曲冠证 郑唐春 杜兆伟 赵思雯 夏德安

(林木遗传育种国家重点实验室(东北林业大学)，哈尔滨，150040)

柽柳(Tamarix hispida)是分布在干旱荒漠区域的抗胁迫性较强的生态植物，除具有抗干旱能力外，还主动将积累的盐分储存在液泡中而实现区隔化［1－2］。因此，柽柳是进行林木抗逆研究的理想物种。通过对柽柳cDNA文库的测序及Blast比较分析，获得了一个具有完整开放读码框的基因序列(GenBank No.EG971462)，其与拟南芥中命名为C2H2 型锌指蛋白(AT5G16470，AT3G02790，TAIR)的基因具有较高的相似性(氨基酸序列相似性约为80%)。植物锌指蛋白是一类广泛研究的抗逆性基因蛋白，例如在胡椒中克隆的新基因CaAbsi1、从菊花中分离的DgZFP基因和锌指蛋白基因Tsip1转烟草中都对NaCl、干旱、冷冻及激素等胁迫产生应答反应［3－5］。但通过对 SwissProt数据库进行 Blast未发现有相似的已知植物蛋白基因，因此可以认为此基因为一个新基因，故暂时命名该基因为ThZFL(Tamarix hispida Zinc finger like gene)［6］。

本试验在前期的试验基础上，对转基因烟草植株进行盐胁迫、干旱胁迫处理，探究ThZFL基因在应对非生物胁迫的生理功能。通过酵母双杂交技术，筛选与ThZFL基因表达的蛋白具有相互作用的蛋白，为研究蛋白质与蛋白质间的相互联系提供支持，也为探究新基因的生理功能提供理论依据。通过克隆ThZFL基因的启动子，转化拟南芥分析表达规律，为进一步探究该基因的生理功能、分析抗逆机制的形成提供理论依据。

1 材料与方法

1.1 试验材料

本试验所用烟草野生型为Nicotiana tabacum‘Havana SRI’;拟南芥野生型为 Columbia－0 型;酵母双杂交表达载体pGBKT7－BD、对照质粒pGBKT7－53、pGBKT7－lam、pGADT7－T、Y2Hgold 和 Y187 酵母菌种，酵母省缺培养基及转化试剂均购自Clontech公司;PCR相关试剂、DNA marker、pMD18－T载体、限制性内切酶、T4 DNA ligase均购自TaKaRa公司(中国，大连);EasyPure Plant RNA Kit(Transgen，中国);其他试验试剂为进口或国产分析纯。

1.2 ThZFL基因转烟草的非生物胁迫分析

盐胁迫下种子的发芽率 将收获的转基因烟草种子消毒后点种到含有200 mmol/L NaCl MS培养基中，放到培养室中从第7天起开始统计发芽率，以野生型烟草种子为对照。

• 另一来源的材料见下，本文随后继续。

This is an optimization exercise on Yosys and OpenROAD, whose aim is small area, a short achievable clock period and few clock cycles, not a production implementation. Where RTL was checked, it was by simulation tests only, not by an equivalence proof against the original. Function not checked in runs 5 and 6: the RTL went through the layout flow alone. No activity file was given, so power comes from the tool's default toggle rates.

==> design.v <==
module Top_lvl (clk,start,mem_addr,mem_data,MIN_WEIGHT,MIN_PATH_NODES,donee);
input clk,start;
output [17:0] mem_addr;
input [17:0] mem_data;
output [14:0] MIN_WEIGHT;
output [17:0] MIN_PATH_NODES;  
output donee;
localparam V0=3'd0, V1=3'd1, V2=3'd2, WK=3'd3, DN=3'd4, FIN=3'd5, WK2=3'd6;
reg [2:0] st;
reg [3:0] d;             
reg [17:0] x;            
reg [14:0] bud;          
reg pr;                  
reg dn;                  
reg [14:0] wmin;         
reg [17:0] best;         
reg [3:0] bd;            
reg [2:0] T;             
reg tv;                  
reg [17:0] S [1:7];      
reg [1:0]  R [1:7];      
reg [11:0] W1;
reg [12:0] W2;
reg [13:0] W3;
reg [14:0] W4, W5, W6;
reg [14:0] Wr;           
reg tv2;
reg [2:0] T2;
integer l;
always @* begin
  tv2 = 1'b0; T2 = 3'd1;
  for (l = 1; l <= 7; l = l + 1)
    if (l < T && R[l] != 2'd0) begin tv2 = 1'b1; T2 = l; end
end
wire [2:0] bdm1 = bd[2:0] - 3'd1;       
wire [17:0] sr = S[T];
wire [1:0] RT = R[T];
wire [17:0] nx1 = sr + 18'd1;           
wire [17:0] xk = x + {16'd0, st != WK2, st == V2 || st == WK2};    
wire [17:0] best1 = best + 18'd1;       
wire [11:0] w = mem_data[11:0];
wire [2:0] nc = mem_data[2:0];
wire prune = (bud[14:12] == 3'd0) && (w >= bud[11:0]);
wire gone = (bud[14:12] == 3'd0) && (w[11:8] > bud[11:8]);    
wire end1 = gone || d[3];               
wire end2 = pr || (nc == 3'd0);
wire v1 = (st == V1), v2 = (st == V2);
wire [14:0] bw = bud - {3'b000, w};     
wire [2:0] dm1 = d[2:0] - 3'd1;         
wire [2:0] wi = d[3] ? 3'd6 : dm1;      
always @* begin
  case (wi)
    3'd1: Wr = {3'b000, W1};
    3'd2: Wr = {2'b00, W2};
    3'd3: Wr = {1'b0, W3};
    3'd4: Wr = W4;
    3'd5: Wr = W5;
    default: Wr = W6;
  endcase
end
wire [14:0] wp = wmin - ((st == V0) ? Wr : v1 ? bw : bud);
wire fin = (v1 && end1) || (v2 && end2);    
wire leaf = fin && !(v1 ? prune : pr);      
wire over = (fin && !tv && !leaf) || (st == FIN);    
reg [17:0] addr;
always @* begin
  if (st == V0) addr = mem_data;
  else if (((v1 || v2) && !fin) || st == WK2) addr = xk;
  else addr = tv ? sr : best1;
end
assign mem_addr = start ? 18'd0 : addr;
assign MIN_WEIGHT = wmin;
assign donee = dn || (over && bd <= 4'd2);
assign MIN_PATH_NODES = (st != DN || d == 4'd1) ? 18'd0 : (d > bd) ? 18'h3FFFF : sr;
reg sw, rw, ww;
reg [2:0] si;
reg [17:0] sd;
reg [1:0] rd;
always @* begin
  sw = 1'b0; rw = 1'b0; ww = 1'b0; si = d[2:0]; sd = x + 18'd4; rd = nc[1:0] - 2'd1;
  if (v2 && !end2) begin sw = 1'b1; rw = 1'b1; ww = 1'b1; end
  if (fin && tv) begin sw = 1'b1; rw = 1'b1; si = T; sd = nx1; rd = RT - 2'd1; end
  if (over) begin sw = (bd >= 4'd2); si = bdm1; sd = best; end
  if (st == WK) begin sw = 1'b1; si = dm1; sd = mem_data; end
end
always @(posedge clk) begin
  if (sw) S[si] <= sd;
  if (rw) R[si] <= rd;
  if (ww) case (si)
    3'd1: W1 <= wp[11:0];
    3'd2: W2 <= wp[12:0];
    3'd3: W3 <= wp[13:0];
    3'd4: W4 <= wp;
    3'd5: W5 <= wp;
    3'd6: W6 <= wp;
    default: ;
  endcase
end
always @(posedge clk) begin
  if (start) begin
    st <= V1; d <= 4'd1; x <= 18'd0;
    bud <= 15'h7FFF; wmin <= 15'h7FFF; dn <= 1'b0; tv <= 1'b0;
  end else begin
    case (st)
      V0: begin
        x <= mem_data;
        if (!d[3]) bud <= wp;    
        st <= V1;
      end
      V1: begin
        if (!d[3]) bud <= bw;
        else if (!prune) bud <= {3'b000, w};
        pr <= prune;
        if (!end1) st <= V2;
      end
      V2: if (!end2) begin
        d <= d + 4'd1;
        st <= V0;
        if (nc[2:1] != 2'b00) begin T <= d[2:0]; tv <= 1'b1; end
      end
      WK: begin
        x <= mem_data;
        d <= d - 4'd1;
        st <= WK2;
        if (d == 4'd2) begin st <= DN; d <= 4'd2; T <= 3'd1; end
      end
      WK2: begin
        st <= WK;
        if (d == 4'd2) dn <= 1'b1;
      end
      DN: begin
        if (d <= 4'd8) d <= d + 4'd1;
        T <= T + 3'd1;
      end
      default: ;
    endcase
    if (leaf) begin wmin <= wp; best <= x; bd <= d; end
    if (fin) begin
      if (tv) begin
        d <= {1'b0, T} + 4'd1;
        st <= V0;
        if (RT == 2'd1) begin T <= T2; tv <= tv2; end
      end else if (leaf) st <= FIN;
    end
    if (over) begin
      d <= bd - 4'd1;
      if (bd >= 4'd3) begin
        st <= WK;
        if (bd == 4'd3) dn <= 1'b1;
      end else begin
        st <= DN; dn <= 1'b1; d <= 4'd2; T <= 3'd1;
      end
    end
  end
end
endmodule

盐胁迫下叶片的分化情况 将转基因烟草组培苗的叶片切成1 cm×1 cm的小块，转移到含有200 mmol/LNaCl的MS分化(MS+0.5mg/L6－BA+0.05 mg/L NAA)培养基上，观察叶片的分化情况，以野生型烟草叶片为对照。

盐及干旱胁迫下植株的生长状况 将3周大小的转基因烟草7、16、20、21号株系幼苗种植到土壤中，壮苗一周后，用200 mmol/L的NaCl溶液浇灌烟草植株，每隔3 d浇水一次。在处理后的第3天、第7天、第14天测量植株高度。40 d后将烟草植株用清水洗净，晾干后测量鲜质量，烘干后测量干质量;同时，另一组一直不浇水，进行干旱处理，观察20 d后的生长状况。

ThZFL基因互作蛋白的筛选 从柽柳cDNA文库中克隆出ThZFL目的基因序列，用 BamHⅠ和EcoRⅠ限制性内切酶双酶切后连接到pGBKT7－BD载体中，获得重组质粒pGBKT7－ThZFL。转化酵母Y2Hgold菌株，对转化后的酵母涂布 SD/－Trp、SD/－Trp/X、DDO、TDO平板，验证目的基因无自激活作用，通过对酵母生长曲线的测定验证诱饵蛋白无毒性作用［7］。将活化好的含有诱饵表达载体的Y2Hgold菌，与构建好的柽柳酵母文库Y187菌进行酵母杂交，然后涂布TDO平板。3 d后挑取三缺板上的单克隆转移到QDO/X/A平板，初步检验阳性克隆。从酵母中营救质粒转化大肠杆菌，送北京六合华大公司测序。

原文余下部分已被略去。